# [Exercise instructions]
From the line containing "set_clock_uncertainty 0.1 [all_clocks]" down to the final entry below, restate each line word for word.

· · · · ·

--- config.mk ---
export PLATFORM = sky130hd
export DESIGN_NAME = ssps_core
export DESIGN_NICKNAME = d
export VERILOG_FILES = /design/src/verilog/ssps_pkg.sv /design/src/verilog/ssps_core.sv
export SDC_FILE = /design/constraint.sdc
export NUM_CORES = 1
export LEC_CHECK = 0
export BUFFER_PORTS_ARGS = -buffer_cell sky130_fd_sc_hd__clkbuf_2
export CORE_MARGIN = 2
export CORE_UTILIZATION = 34
export CTS_CLUSTER_SIZE = 40
export DETAILED_ROUTE_END_ITERATION = 8
export HOLD_SLACK_MARGIN = 0.15
export MAX_ROUTING_LAYER = met4
export PLACE_DENSITY = 0.53
export SLEW_MARGIN = 10
export SYNTH_ARGS = -nofsm -noshare
export SYNTH_HDL_FRONTEND = slang
export SYNTH_SLANG_ARGS = --single-unit
--- constraint.sdc ---
create_clock -name clk_sys -period 2.31 [get_ports clk_sys]
set_clock_uncertainty 0.1 [all_clocks]
set_input_delay 0.462 -clock clk_sys [delete_from_list [all_inputs] [get_ports clk_sys]]
set_output_delay 0.462 -clock clk_sys [all_outputs]
set_load 0.01 [all_outputs]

· · · · ·

# [Answer to this problem]
set_clock_uncertainty 0.1 [all_clocks]
set_input_delay 0.462 -clock clk_sys [delete_from_list [all_inputs] [get_ports clk_sys]]
set_output_delay 0.462 -clock clk_sys [all_outputs]
set_load 0.01 [all_outputs]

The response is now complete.